In 1924 Jenkins headed north to play in the Class-B New York/Pennsylvania League for the Wilkes-Barre Barons. He enjoyed an excellent year, batting an even .333 with 12 home runs in 111 games. He also played in some 20 games for the Eastern League’s Waterbury Brasscos, a Class A team, and hit .263.
It was 1925 that was his breakout year; he had turned 27 not long before the season began. He played for the Danville Veterans in the Class-B Three-I League for a league-leading .360 average, with 7 homers, 13 triples, and 25 doubles.3 Jenkins also led the league in hits (192) and stolen bases (52).4 An unidentified clipping found in Griffin’s player file at the Hall of Fame says that on September 11, he circled the bases in 13 3/5 seconds, reporting that the world’s record was 13 2/5 seconds.
The Red Sox seem to have still had a string on him, and he was elevated to the big-league club in time to debut on September 15. He was 0-for-3 with a base on balls, but collected his first hits in the major leagues – four of them – in a doubleheader against the visiting Browns on September 17, 2-for-4 in each game. The Boston Globe called his play “conspicuous” both on offense and defense. The two games were the start of a modest seven-game hitting streak. He played in 15 games for the Red Sox, batting .297 with five RBIs and nine runs scored. He didn’t try to steal even one base. In fact, despite his vaunted speed in the minor leagues, he attempted only four steals in the majors (all in 1931, and was caught in three of the four attempts). After the season, the Red Sox simply released their best hitter, Ike Boone, and one might have thought Jenkins would get more of a shot (he was called “promising outfield timber”) but he did not perform that well in the early going.5
“Tut” Jenkins played in April and May 1926 for the Red Sox but hit only .180 in 50 at-bats. He did drive in six runs. On June 15, 1926, about three weeks after he eloped (to the Suffolk County Courthouse in Boston) and married Margaret “Rita” Graham, a stenographer from Springfield, Massachusetts, he was traded to Wichita Falls for Howard Fitzgerald. Most of the year was spent in the Texas League, playing for the Wichita Falls Spudders. He excelled, hitting 17 homers in 116 games and for a .374 batting average – more than enough to lead the league. The Athletics brought him north at the end of the year, and in just six late-September games and 24 at-bats, he hit.174 and scored three times, but didn’t drive in a run.
Wichita Falls was home for both 1927 and 1928. The Spudders won the pennant in 1927 and fell just one game short in 1928. Jenkins led the league in runs scored both years, but was beaten out by Waco’s Del Pratt in all three Triple Crown categories the first year. Jenkins’s 27 homers and 122 RBIs led the league in 1928. That September the St. Louis Browns purchased his contract from Wichita Falls.
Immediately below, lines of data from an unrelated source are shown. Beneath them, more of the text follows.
`src/rtl/osc_cmd_pkg.sv`:
```
// rtl/osc_cmd_pkg.sv - shared command codes and dispatcher state encoding
package osc_cmd_pkg;

    // Dispatcher FSM state encoding
    typedef enum logic [1:0] {
        DISP_IDLE   = 2'd0,
        DISP_ACTIVE = 2'd1,
        DISP_DRAIN  = 2'd2
    } disp_state_e;

    // Plain-vector aliases of the state encoding for legacy consumers
    localparam logic [1:0] ST_IDLE   = 2'(DISP_IDLE);
    localparam logic [1:0] ST_ACTIVE = 2'(DISP_ACTIVE);
    localparam logic [1:0] ST_DRAIN  = 2'(DISP_DRAIN);

    // Default command codes of the oscilloscope firmware handlers
    localparam logic [7:0] CMD_TEST        = 8'h11;
    localparam logic [7:0] CMD_SAMPLER     = 8'h21;
    localparam logic [7:0] CMD_SAMPLE_READ = 8'h22;
    localparam logic [7:0] CMD_REPLAYER    = 8'h71;
    localparam logic [7:0] CMD_REPLY_CNT   = 8'h72;

    // Display codes that never select a handler
    localparam logic [7:0] CODE_NONE  = 8'h00;
    localparam logic [7:0] CODE_DRAIN = 8'h01;

    // Reserved codes are shown on the display, so they can never be commands
    function automatic logic is_reserved_code(input logic [7:0] code);
        return (code == CODE_NONE) || (code == CODE_DRAIN);
    endfunction

endpackage

```
`src/rtl/cmd_tx_mux.sv`:
```
// rtl/cmd_tx_mux.sv - registered one-hot mux of handler TX byte/start onto the UART
module cmd_tx_mux #(
    parameter int N_HANDLERS = 4,
    parameter int DATA_W     = 8
) (
    input  logic                         clk_i,
    input  logic                         rst_n_i,
    input  logic                         en_i,
    input  logic [N_HANDLERS-1:0]        sel_i,
    input  logic [N_HANDLERS*DATA_W-1:0] src_data_i,
    input  logic [N_HANDLERS-1:0]        src_start_i,
    output logic [DATA_W-1:0]            tx_data_o,
    output logic                         tx_start_o
);

    logic [DATA_W-1:0] mux_data;
    logic              mux_start;
    logic [DATA_W-1:0] tx_data_d,  tx_data_q;
    logic              tx_start_d, tx_start_q;

    // AND-OR mux: sel_i is one-hot or zero, so OR-ing the enabled lanes is exact
    always_comb begin
        mux_data  = '0;
        mux_start = 1'b0;
        for (int k = 0; k < N_HANDLERS; k++) begin
            if (sel_i[k]) begin
                mux_data  = mux_data | src_data_i[k*DATA_W +: DATA_W];
                mux_start = mux_start | src_start_i[k];
            end
        end
    end

    // Outside the enable window the byte is held and start is forced low
    always_comb begin
        tx_data_d  = en_i ? mux_data : tx_data_q;
        tx_start_d = en_i & mux_start;
    end

    // Output registers
    always_ff @(posedge clk_i or negedge rst_n_i) begin
        if (!rst_n_i) begin
            tx_data_q  <= '0;
            tx_start_q <= 1'b0;
        end else begin
            tx_data_q  <= tx_data_d;
            tx_start_q <= tx_start_d;
        end
    end

    assign tx_data_o  = tx_data_q;
    assign tx_start_o = tx_start_q;

endmodule

```
`src/rtl/cmd_dispatcher.sv`:
```
// rtl/cmd_dispatcher.sv - UART command decoder/dispatcher FSM; watchdog via CMD_DISPATCH_TIMEOUT_EN
module cmd_dispatcher
    import osc_cmd_pkg::*;
#(
    parameter int                      N_HANDLERS     = 4,
    parameter logic [N_HANDLERS*8-1:0] CMD_CODES      = {CMD_REPLY_CNT, CMD_REPLAYER, CMD_SAMPLER, CMD_TEST},
    parameter int                      DATA_W         = 8,
    parameter int                      TIMEOUT_CYCLES = 50_000_000
) (
    input  logic                         clk,
    input  logic                         reset,
    input  logic                         rx_ready,
    input  logic [DATA_W-1:0]            rx_data,
    input  logic                         tx_active,
    input  logic [N_HANDLERS-1:0]        handler_done,
    input  logic [N_HANDLERS*DATA_W-1:0] handler_tx_data,
    input  logic [N_HANDLERS-1:0]        handler_tx_start,
    output logic [N_HANDLERS-1:0]        handler_activate,
    output logic [DATA_W-1:0]            tx_data,
    output logic                         tx_start,
    output logic [7:0]                   state_code,
    output logic                         busy,
    output logic                         err_unknown
`ifdef CMD_DISPATCH_TIMEOUT_EN
    ,
    output logic                         timeout
`endif
);

    localparam int IDX_W = (N_HANDLERS > 1) ? $clog2(N_HANDLERS) : 1;

    logic [1:0]            state_d, state_q;
    logic [N_HANDLERS-1:0] act_d, act_q;
    logic [7:0]            code_d, code_q;
    logic                  busy_d, busy_q;
    logic                  err_d, err_q;

    logic                  hit;
    logic [IDX_W-1:0]      hit_idx;
    logic [7:0]            rx_code;
    logic                  done_sel;

    assign rx_code  = 8'(rx_data);
    assign done_sel = |(handler_done & act_q);

`ifdef CMD_DISPATCH_TIMEOUT_EN
    localparam int WD_W = $clog2(TIMEOUT_CYCLES) + 1;

    logic [WD_W-1:0] wd_d, wd_q;
    logic            wd_hit;
    logic            timeout_d, timeout_q;

    assign wd_hit = (wd_q == WD_W'(TIMEOUT_CYCLES - 1));
`endif

    // Command decode: scan high-to-low so a duplicated code resolves to the lowest index
    always_comb begin
        hit     = 1'b0;
        hit_idx = '0;
        for (int k = N_HANDLERS - 1; k >= 0; k--) begin
            if (rx_data == DATA_W'(CMD_CODES[k*8 +: 8])) begin
                hit     = 1'b1;
                hit_idx = IDX_W'(k);
            end
        end
        if (is_reserved_code(rx_code)) begin
            hit = 1'b0;
        end
    end

    // Dispatcher next-state: IDLE decodes, ACTIVE waits for the owner, DRAIN waits for a quiet UART
    always_comb begin
        state_d = state_q;
        act_d   = act_q;
        code_d  = code_q;
        err_d   = 1'b0;
`ifdef CMD_DISPATCH_TIMEOUT_EN
        timeout_d = 1'b0;
`endif
        case (state_q)
            ST_IDLE: begin
                if (rx_ready) begin
                    if (hit) begin
                        state_d        = ST_ACTIVE;
                        act_d          = '0;
                        act_d[hit_idx] = 1'b1;
                        code_d         = rx_code;
                    end else begin
                        err_d = 1'b1;
                    end
                end
            end
            ST_ACTIVE: begin
                if (done_sel) begin
                    state_d = ST_DRAIN;
                    act_d   = '0;
                    code_d  = CODE_DRAIN;
                end
`ifdef CMD_DISPATCH_TIMEOUT_EN
                else if (wd_hit) begin
                    state_d   = ST_DRAIN;
                    act_d     = '0;
                    code_d    = CODE_DRAIN;
                    timeout_d = 1'b1;
                end
`endif
            end
            ST_DRAIN: begin
                // Bytes arriving here belong to the finished command and are dropped silently
                if (!rx_ready && !tx_active) begin
                    state_d = ST_IDLE;
                    code_d  = CODE_NONE;
                end
            end
            default: begin
                state_d = ST_IDLE;
                act_d   = '0;
                code_d  = CODE_NONE;
            end
        endcase
        busy_d = (state_d != ST_IDLE);
    end

`ifdef CMD_DISPATCH_TIMEOUT_EN
    // Watchdog counts consecutive ACTIVE cycles and restarts from zero on every entry
    always_comb begin
        if (state_q == ST_ACTIVE && state_d == ST_ACTIVE) begin
            wd_d = wd_q + WD_W'(1);
        end else begin
            wd_d = '0;
        end
    end

    // Watchdog registers
    always_ff @(posedge clk or negedge reset) begin
        if (!reset) begin
            wd_q      <= '0;
            timeout_q <= 1'b0;
        end else begin
            wd_q      <= wd_d;
            timeout_q <= timeout_d;
        end
    end

    assign timeout = timeout_q;
`endif

    // FSM and registered status outputs
    always_ff @(posedge clk or negedge reset) begin
        if (!reset) begin
            state_q <= ST_IDLE;
            act_q   <= '0;
            code_q  <= CODE_NONE;
            busy_q  <= 1'b0;
            err_q   <= 1'b0;
        end else begin
            state_q <= state_d;
            act_q   <= act_d;
            code_q  <= code_d;
            busy_q  <= busy_d;
            err_q   <= err_d;
        end
    end

    // The mux samples during every ACTIVE cycle, so a byte started on the
    // handler's final cycle still reaches the UART on the first DRAIN cycle
    cmd_tx_mux #(
        .N_HANDLERS (N_HANDLERS),
        .DATA_W     (DATA_W)
    ) u_tx_mux (
        .clk_i       (clk),
        .rst_n_i     (reset),
        .en_i        (state_q == ST_ACTIVE),
        .sel_i       (act_q),
        .src_data_i  (handler_tx_data),
        .src_start_i (handler_tx_start),
        .tx_data_o   (tx_data),
        .tx_start_o  (tx_start)
    );

    assign handler_activate = act_q;
    assign state_code       = code_q;
    assign busy             = busy_q;
    assign err_unknown      = err_q;

endmodule

```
The Browns kept him from Opening Day 1929 through the trading deadline day of June 15, mostly using him as a pinch hitter (22 at-bats in 21 games). He wasn’t that productive (.182 without a run batted in and scoring just once), so was asked to finish the year in Double-A with the American Association’s Milwaukee Brewers. He hit .329 in the 105 games he played. It was more Milwaukee and less St. Louis in 1930. For the Brewers, it was 154 games, 24 homers, and a .345 average. For the Browns, it was one day – both halves of the September 21 doubleheader. He was 2-for-8 on the day.
The Browns kept Jenkins in the big leagues for the full 1931 season. He appeared in 81 games and hit .265, with the only three home runs of his major-league career and with 25 of his career total of 44 RBIs.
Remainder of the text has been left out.